突然一声,我听到村长在喊萧珏,便立刻收起骨哨,整理好衣着走出来。

村长转过身就看到了我,恭恭敬敬的同我说了句,“萧夫人。”

“村长,你这么晚过来,可是还有什么事情要商量吗?”萧珏伸手请村长进屋子里说话。

可村长却摆手拒绝了,“太晚了,不进去了,就在这里说吧......之前萧夫人提到,会让人送消息到钟离家,我回去以后想了想,只是觉得萧大人和萧夫人身边,如今也没个能跑腿的人了。若是需要把消息送出去,那我可以帮二位安排人,保证靠得住。”
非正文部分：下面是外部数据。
**src/shared/frc_defines.vh**
```
/*
 * Constants for the fail-output and reset-output control block:
 * register offsets, field positions, reset values, mode codes and
 * timing counts derived from the 20 MHz system clock.
 * Assumes inclusion by bare name from every design file that needs it.
 */
`ifndef FRC_DEFINES_VH
`define FRC_DEFINES_VH

// ---------------------------------------------------------------
// clock and timing
// ---------------------------------------------------------------
`define FRC_CLK_HZ 20000000
// test strap filter, least time 64 us, rounded up
`define FRC_TEST_FILT_US 64
`define FRC_TEST_FILT_CYC \
  (((`FRC_CLK_HZ / 1000) * `FRC_TEST_FILT_US + 999) / 1000)
// blink output 1.25 Hz, printed in mHz, 50 % duty
`define FRC_BLINK_MHZ 1250
`define FRC_BLINK_HALF_CYC \
  ((`FRC_CLK_HZ / (2 * `FRC_BLINK_MHZ)) * 1000)
// pulsed output 100 Hz
`define FRC_PULSE_HZ 100
`define FRC_PULSE_PER_CYC (`FRC_CLK_HZ / `FRC_PULSE_HZ)
// pulse duty settings in per mille
`define FRC_DUTY_PM0 200
`define FRC_DUTY_PM1 100
`define FRC_DUTY_PM2 50
`define FRC_DUTY_PM3 25
// reset filter and reset delay, plain defaults
`define FRC_RST_FILT_US 10
`define FRC_RST_FILT_CYC ((`FRC_CLK_HZ / 1000000) * `FRC_RST_FILT_US)
`define FRC_RST_DLY_MS 10
`define FRC_RST_DLY_CYC ((`FRC_CLK_HZ / 1000) * `FRC_RST_DLY_MS)

// ---------------------------------------------------------------
// operating modes on the mode input
// ---------------------------------------------------------------
`define FRC_MODE_INIT 3'h0
`define FRC_MODE_NORMAL 3'h1
`define FRC_MODE_STOP 3'h2
`define FRC_MODE_SLEEP 3'h3
`define FRC_MODE_RESTART 3'h4
`define FRC_MODE_FAILSAFE 3'h5

// ---------------------------------------------------------------
// register map (byte offsets) and fields
// ---------------------------------------------------------------
`define FRC_OFS_CTRL 4'h0
`define FRC_OFS_PINCFG 4'h4
`define FRC_OFS_STAT 4'h8
// control register
`define FRC_CTRL_MODE_LSB 0
`define FRC_CTRL_SOFTRST_CMD 2'h3
`define FRC_CTRL_SRPULSE_BIT 2
`define FRC_CTRL_FOTEST_BIT 3
`define FRC_CTRL_UVSEL_LSB 4
`define FRC_CTRL_RST 4'h4
// pin configuration register
`define FRC_PCFG_DUTY_LSB 0
`define FRC_PCFG_BCFG_LSB 2
`define FRC_PCFG_PCFG_LSB 5
`define FRC_PCFG_BSW_BIT 8
`define FRC_PCFG_PSW_BIT 9
`define FRC_PCFG_RST 10'h000
// pin function codes
`define FRC_PIN_FAIL 3'h0
`define FRC_PIN_OFF 3'h1
`define FRC_PIN_WAKE 3'h2
`define FRC_PIN_LS 3'h3
`define FRC_PIN_HS 3'h4
// status register
`define FRC_STAT_FAIL_BIT 0

`endif

```
**src/hdl/frc_wave.v**
```verilog
/*
 * Blink and pulsed waveform generator for the fail outputs.
 * Assumes the system clock at the rate the counts were made for and
 * an activity level from the same clock domain.
 */
`timescale 1ns/1ps
`include "frc_defines.vh"

module frc_wave #(
  parameter [31:0] BLINK_HALF = `FRC_BLINK_HALF_CYC,
  parameter [31:0] PULSE_PER = `FRC_PULSE_PER_CYC
) (
  // clock and reset
  input wire clk_i,
  input wire rst_b_i,
  // control
  input wire active_i,
  input wire [1:0] duty_sel_i,
  // waveforms, high while the pin is pulled low
  output reg blink_o,
  output reg pulse_o
);

  reg [31:0] blink_cnt_r;
  reg [31:0] pulse_cnt_r;
  reg blink_ph_r;

  // -------------------------------------------------------------
  // duty decode
  // -------------------------------------------------------------
  function [31:0] on_cycles;
    input [1:0] sel;
    input [31:0] per;
    reg [31:0] pm;
    begin
      case (sel)
        2'h0: pm = `FRC_DUTY_PM0;
        2'h1: pm = `FRC_DUTY_PM1;
        2'h2: pm = `FRC_DUTY_PM2;
        default: pm = `FRC_DUTY_PM3;
      endcase
      on_cycles = (per * pm) / 32'd1000;
    end
  endfunction

  // counters from oscillator cycles, idle when inactive
  always @(posedge clk_i or negedge rst_b_i) begin
    if (!rst_b_i) begin
      blink_ph_r <= 1'b0;
      blink_cnt_r <= 32'h0;
      pulse_cnt_r <= 32'h0;
      blink_o <= 1'b0;
      pulse_o <= 1'b0;
    end else if (!active_i) begin
      blink_ph_r <= 1'b0;
      blink_cnt_r <= 32'h0;
      pulse_cnt_r <= 32'h0;
      blink_o <= 1'b0;
      pulse_o <= 1'b0;
    end else begin
      // blink: first half pulled, toggle every half period
      if (blink_cnt_r >= BLINK_HALF - 32'd1) begin
        blink_cnt_r <= 32'h0;
        blink_ph_r <= ~blink_ph_r;
        blink_o <= blink_ph_r;
      end else begin
        blink_cnt_r <= blink_cnt_r + 32'd1;
        blink_o <= ~blink_ph_r; // phase held, no stray restart
      end
      // pulsed: on for the selected share of each period
      if (pulse_cnt_r >= PULSE_PER - 32'd1) begin
        pulse_cnt_r <= 32'h0;
      end else begin
        pulse_cnt_r <= pulse_cnt_r + 32'd1;
      end
      pulse_o <= (pulse_cnt_r < on_cycles(duty_sel_i, PULSE_PER));
    end
  end

endmodule

```
**src/hdl/frc_top.v**
```verilog
/*
 * Fail-output and reset-output control with an AHB-Lite register port.
 * Drives the static, blink and pulsed fail pins (open drain, with
 * alternate switch and wake functions), filters the test strap and
 * runs the reset output sequencing including the soft reset.
 * Assumes the operating mode, failure and watchdog status come from
 * the surrounding mode logic; undervoltage, supply and pins come in raw.
 */
// Local design decisions: the address map and the AHB-Lite interface to the registers.
`timescale 1ns/1ps
`include "frc_defines.vh"

module frc_top #(
  parameter [31:0] BLINK_HALF = `FRC_BLINK_HALF_CYC,
  parameter [31:0] PULSE_PER = `FRC_PULSE_PER_CYC,
  parameter [31:0] RST_DLY = `FRC_RST_DLY_CYC,
  parameter [31:0] RST_FILT = `FRC_RST_FILT_CYC,
  parameter [31:0] TEST_FILT = `FRC_TEST_FILT_CYC
) (
  // clock and reset
  input wire CLK_I,
  input wire RST_B_I,
  // ahb-lite slave
  input wire HSEL_I,
  input wire [31:0] HADDR_I,
  input wire [1:0] HTRANS_I,
  input wire HWRITE_I,
  input wire [2:0] HSIZE_I,
  input wire [31:0] HWDATA_I,
  input wire HREADY_I,
  output reg [31:0] HRDATA_O,
  output wire HREADYOUT_O,
  output wire HRESP_O,
  // mode logic status, same clock
  input wire [2:0] MODE_I,
  input wire FAIL_EVENT_I,
  input wire WDG_FAIL_I,
  output reg SOFT_RESET_O,
  output wire [1:0] UV_THRESH_SEL_O,
  // analog status, asynchronous
  input wire UNDERVOLT_I,
  input wire SUPPLY_OK_I,
  // static fail pin
  output wire STATIC_FAIL_OUT_O,
  output reg STATIC_FAIL_OUT_OE_O,
  // blink fail pin
  input wire BLINK_FAIL_OUT_I,
  output reg BLINK_FAIL_OUT_O,
  output reg BLINK_FAIL_OUT_OE_O,
  // pulsed fail / test strap pin
  input wire PULSED_FAIL_OUT_STRAP_PIN_I,
  output reg PULSED_FAIL_OUT_STRAP_PIN_O,
  output reg PULSED_FAIL_OUT_STRAP_PIN_OE_O,
  // reset output pin
  output wire RESET_OUTPUT_PIN_O,
  output reg RESET_OUTPUT_PIN_OE_O,
  // pin status
  output wire [1:0] WAKE_EN_O,
  output wire [1:0] PIN_LEVEL_O,
  output wire TEST_LEVEL_O
);

  // reset sequencer states
  localparam [3:0] ST_HIGH = 4'b0001;
  localparam [3:0] ST_FILT = 4'b0010;
  localparam [3:0] ST_LOW = 4'b0100;
  localparam [3:0] ST_DLY = 4'b1000;

  reg [3:0] ctrl_r;
  reg [9:0] pcfg_r;
  reg fail_r;
  reg wr_pend_r;
  reg [3:0] wr_addr_r;
  reg [3:0] sync1_r;
  reg [3:0] sync2_r;
  reg test_lvl_r;
  reg [31:0] test_cnt_r;
  reg [3:0] rst_st_r;
  reg [3:0] rst_st_nxt;
  reg [31:0] rst_cnt_r;
  reg [31:0] rst_cnt_nxt;
  wire addr_ph;
  wire norm_mode;
  wire soft_ok;
  wire soft_go;
  wire fo_active;
  wire blink_w;
  wire pulse_w;
  wire uv_s;
  wire sup_ok_s;
  wire [2:0] bcfg;
  wire [2:0] pcfg;
  wire switch_off;

  // -------------------------------------------------------------
  // bus slave
  // -------------------------------------------------------------
  assign HREADYOUT_O = 1'b1; // zero wait states
  assign HRESP_O = 1'b0; // always okay
  assign addr_ph = HSEL_I & HTRANS_I[1] & HREADY_I;
  assign norm_mode = (MODE_I == `FRC_MODE_NORMAL);
  assign soft_ok = norm_mode | (MODE_I == `FRC_MODE_STOP);
  // mode field 11 written in an allowed mode
  assign soft_go = wr_pend_r & (wr_addr_r == `FRC_OFS_CTRL) & soft_ok &
    (HWDATA_I[`FRC_CTRL_MODE_LSB+1:`FRC_CTRL_MODE_LSB] ==
     `FRC_CTRL_SOFTRST_CMD);

  // register read value for an address
  function [31:0] rd_mux;
    input [3:0] a;
    input [3:0] c;
    input [9:0] p;
    input [4:0] s;
    begin
      case (a)
        `FRC_OFS_CTRL: rd_mux = {26'h0, c, 2'h0};
        `FRC_OFS_PINCFG: rd_mux = {22'h0, p};
        `FRC_OFS_STAT: rd_mux = {27'h0, s};
        default: rd_mux = 32'h0;
      endcase
    end
  endfunction

  // address phase capture and read data
  always @(posedge CLK_I or negedge RST_B_I) begin
    if (!RST_B_I) begin
      wr_pend_r <= 1'b0;
      wr_addr_r <= 4'h0;
      HRDATA_O <= 32'h0;
    end else begin
      wr_pend_r <= addr_ph & HWRITE_I;
      wr_addr_r <= (HADDR_I[31:4] == 28'h0) ? HADDR_I[3:0] : 4'hF;
      if (addr_ph && !HWRITE_I) begin
        HRDATA_O <= (HADDR_I[31:4] == 28'h0) ?
          rd_mux(HADDR_I[3:0], ctrl_r, pcfg_r,
                 {test_lvl_r, fo_active, RESET_OUTPUT_PIN_OE_O,
                  uv_s, fail_r}) : 32'h0;
      end
    end
  end

  // -------------------------------------------------------------
  // software registers
  // -------------------------------------------------------------
  // control and pin configuration, defaults reloaded on soft reset
  always @(posedge CLK_I or negedge RST_B_I) begin
    if (!RST_B_I) begin
      ctrl_r <= `FRC_CTRL_RST >> `FRC_CTRL_SRPULSE_BIT;
      pcfg_r <= `FRC_PCFG_RST;
      SOFT_RESET_O <= 1'b0;
    end else begin
      SOFT_RESET_O <= soft_go; // back to init
      if (soft_go) begin
        ctrl_r <= `FRC_CTRL_RST >> `FRC_CTRL_SRPULSE_BIT;
        pcfg_r <= `FRC_PCFG_RST;
      end else if (wr_pend_r && wr_addr_r == `FRC_OFS_CTRL) begin
        ctrl_r <= HWDATA_I[5:2]; // reset pulse, test activation and threshold select
      end else if (wr_pend_r && wr_addr_r == `FRC_OFS_PINCFG &&
                   norm_mode) begin
        pcfg_r <= HWDATA_I[9:0]; // kept outside normal mode
      end
    end
  end

  assign UV_THRESH_SEL_O = ctrl_r[3:2]; // lowest threshold by default

  // failure flag: set wins over the clear, cleared in normal mode
  always @(posedge CLK_I or negedge RST_B_I) begin
    if (!RST_B_I) begin
      fail_r <= 1'b0;
    end else if (FAIL_EVENT_I) begin
      fail_r <= 1'b1;
    end else if (wr_pend_r && wr_addr_r == `FRC_OFS_STAT && norm_mode &&
                 HWDATA_I[`FRC_STAT_FAIL_BIT]) begin
      fail_r <= 1'b0; // held through restart into normal
    end
  end

  // -------------------------------------------------------------
  // pin synchronisers and strap filter
  // -------------------------------------------------------------
  // two stages for every asynchronous input
  always @(posedge CLK_I or negedge RST_B_I) begin
    if (!RST_B_I) begin
      sync1_r <= 4'hB; // supply taken as good, pins idle high
      sync2_r <= 4'hB;
    end else begin
      sync1_r <= {SUPPLY_OK_I, UNDERVOLT_I, BLINK_FAIL_OUT_I,
                  PULSED_FAIL_OUT_STRAP_PIN_I};
      sync2_r <= sync1_r;
    end
  end

  assign uv_s = sync2_r[2];
  assign sup_ok_s = sync2_r[3];
  assign PIN_LEVEL_O = sync2_r[1:0];
  assign TEST_LEVEL_O = test_lvl_r;

  // strap level accepted after staying stable for the filter time
  always @(posedge CLK_I or negedge RST_B_I) begin
    if (!RST_B_I) begin
      test_lvl_r <= 1'b1; // host keeps the strap high
      test_cnt_r <= 32'h0;
    end else if (sync2_r[0] == test_lvl_r) begin
      test_cnt_r <= 32'h0;
    end else if (test_cnt_r >= TEST_FILT - 32'd1) begin
      test_lvl_r <= sync2_r[0];
      test_cnt_r <= 32'h0;
    end else begin
      test_cnt_r <= test_cnt_r + 32'd1;
    end
  end

  // -------------------------------------------------------------
  // fail outputs
  // -------------------------------------------------------------
  assign fo_active = fail_r | ctrl_r[1]; // test activation bit
  assign bcfg = pcfg_r[4:2];
  assign pcfg = pcfg_r[7:5];
  assign switch_off = (MODE_I == `FRC_MODE_RESTART) |
                      (MODE_I == `FRC_MODE_FAILSAFE);
  // wake capable except in fail-safe
  assign WAKE_EN_O[0] = (pcfg == `FRC_PIN_WAKE) &
                        (MODE_I != `FRC_MODE_FAILSAFE);
  assign WAKE_EN_O[1] = (bcfg == `FRC_PIN_WAKE) &
                        (MODE_I != `FRC_MODE_FAILSAFE);
  assign STATIC_FAIL_OUT_O = 1'b0; // open drain
  assign RESET_OUTPUT_PIN_O = 1'b0; // open drain

  frc_wave #(
    .BLINK_HALF(BLINK_HALF),
    .PULSE_PER(PULSE_PER)
  ) u_wave (
    .clk_i(CLK_I),
    .rst_b_i(RST_B_I),
    .active_i(fo_active),
    .duty_sel_i(pcfg_r[1:0]),
    .blink_o(blink_w),
    .pulse_o(pulse_w)
  );

  // pin drive per configured function and mode
  always @(posedge CLK_I or negedge RST_B_I) begin
    if (!RST_B_I) begin
      STATIC_FAIL_OUT_OE_O <= 1'b0;
      BLINK_FAIL_OUT_O <= 1'b0;
      BLINK_FAIL_OUT_OE_O <= 1'b0;
      PULSED_FAIL_OUT_STRAP_PIN_O <= 1'b0;
      PULSED_FAIL_OUT_STRAP_PIN_OE_O <= 1'b0;
    end else begin
      STATIC_FAIL_OUT_OE_O <= fo_active;
      BLINK_FAIL_OUT_O <= (bcfg == `FRC_PIN_HS) & ~switch_off;
      PULSED_FAIL_OUT_STRAP_PIN_O <= (pcfg == `FRC_PIN_HS) & ~switch_off;
      case (bcfg)
        `FRC_PIN_FAIL: BLINK_FAIL_OUT_OE_O <= blink_w;
        `FRC_PIN_LS, `FRC_PIN_HS:
          BLINK_FAIL_OUT_OE_O <= pcfg_r[8] & ~switch_off;
        default: BLINK_FAIL_OUT_OE_O <= 1'b0;
      endcase
      case (pcfg)
        `FRC_PIN_FAIL: PULSED_FAIL_OUT_STRAP_PIN_OE_O <= pulse_w;
        `FRC_PIN_LS, `FRC_PIN_HS:
          PULSED_FAIL_OUT_STRAP_PIN_OE_O <= pcfg_r[9] & ~switch_off;
        default: PULSED_FAIL_OUT_STRAP_PIN_OE_O <= 1'b0;
      endcase
    end
  end

  // -------------------------------------------------------------
  // reset output sequencer
  // -------------------------------------------------------------
  // next state of the reset line
  always @* begin
    rst_st_nxt = rst_st_r;
    rst_cnt_nxt = rst_cnt_r + 32'd1;
    case (rst_st_r)
      ST_HIGH: begin
        rst_cnt_nxt = 32'h0;
        if (WDG_FAIL_I || (soft_go && ctrl_r[0])) begin
          rst_st_nxt = ST_LOW;
        end else if (uv_s) begin
          rst_st_nxt = ST_FILT;
        end
      end
      ST_FILT: begin
        if (WDG_FAIL_I || (soft_go && ctrl_r[0])) begin
          rst_st_nxt = ST_LOW;
          rst_cnt_nxt = 32'h0;
        end else if (!uv_s) begin
          rst_st_nxt = ST_HIGH;
          rst_cnt_nxt = 32'h0;
        end else if (rst_cnt_r >= RST_FILT - 32'd1) begin
          rst_st_nxt = ST_LOW;
          rst_cnt_nxt = 32'h0;
        end
      end
      ST_LOW: begin
        rst_cnt_nxt = 32'h0;
        if (!uv_s) begin
          rst_st_nxt = ST_DLY; // event gone, start delay
        end
      end
      ST_DLY: begin
        if (uv_s || WDG_FAIL_I) begin
          rst_st_nxt = ST_LOW;
          rst_cnt_nxt = 32'h0;
        end else if (rst_cnt_r >= RST_DLY - 32'd1) begin
          rst_st_nxt = ST_HIGH;
          rst_cnt_nxt = 32'h0;
        end
      end
      default: begin
        rst_st_nxt = ST_LOW;
        rst_cnt_nxt = 32'h0;
      end
    endcase
  end

  // reset line state, low from power-up
  always @(posedge CLK_I or negedge RST_B_I) begin
    if (!RST_B_I) begin
      rst_st_r <= ST_LOW;
      rst_cnt_r <= 32'h0;
      RESET_OUTPUT_PIN_OE_O <= 1'b0;
    end else begin
      rst_st_r <= rst_st_nxt;
      rst_cnt_r <= rst_cnt_nxt;
      // drive low only while the synchronised supply status is good
      RESET_OUTPUT_PIN_OE_O <= sup_ok_s &
        ((rst_st_nxt == ST_LOW) | (rst_st_nxt == ST_DLY));
    end
  end

endmodule

```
“什么人啊?”我见他如此信得过他所说的那个人,确实有几分好奇。

“是我的儿子,阿义。”村长说,“二位可以放心。”

“他现在何处?”萧珏问道。

“就在外面,如果萧大人和萧夫人都同意了,我这就叫他进来。”村长说着,逐一打量我们的反应。

我想了想,“那就让他进来吧。”

“诶。”村长折身到门口,领进来一个少年,十五六岁的年纪,稚气未脱,眼神很澄澈。村长向我们介绍说,“萧大人,萧夫人,这就是我儿子,阿义。前两年我家那婆娘病死了,就留下我们爷俩相依为命......我年纪大了,怕是也没有多少日子了。若是您二位身边需要个跑腿的,就把这孩子带上吧,他跟着你们也算是有条出路。若是留在这村子里,早晚也得被逼死。”

“这村子,不至于像你说的那么可怕吧。”萧珏笑言,他不是不明白老村长的话,只是在缓和老村长心里的紧张感。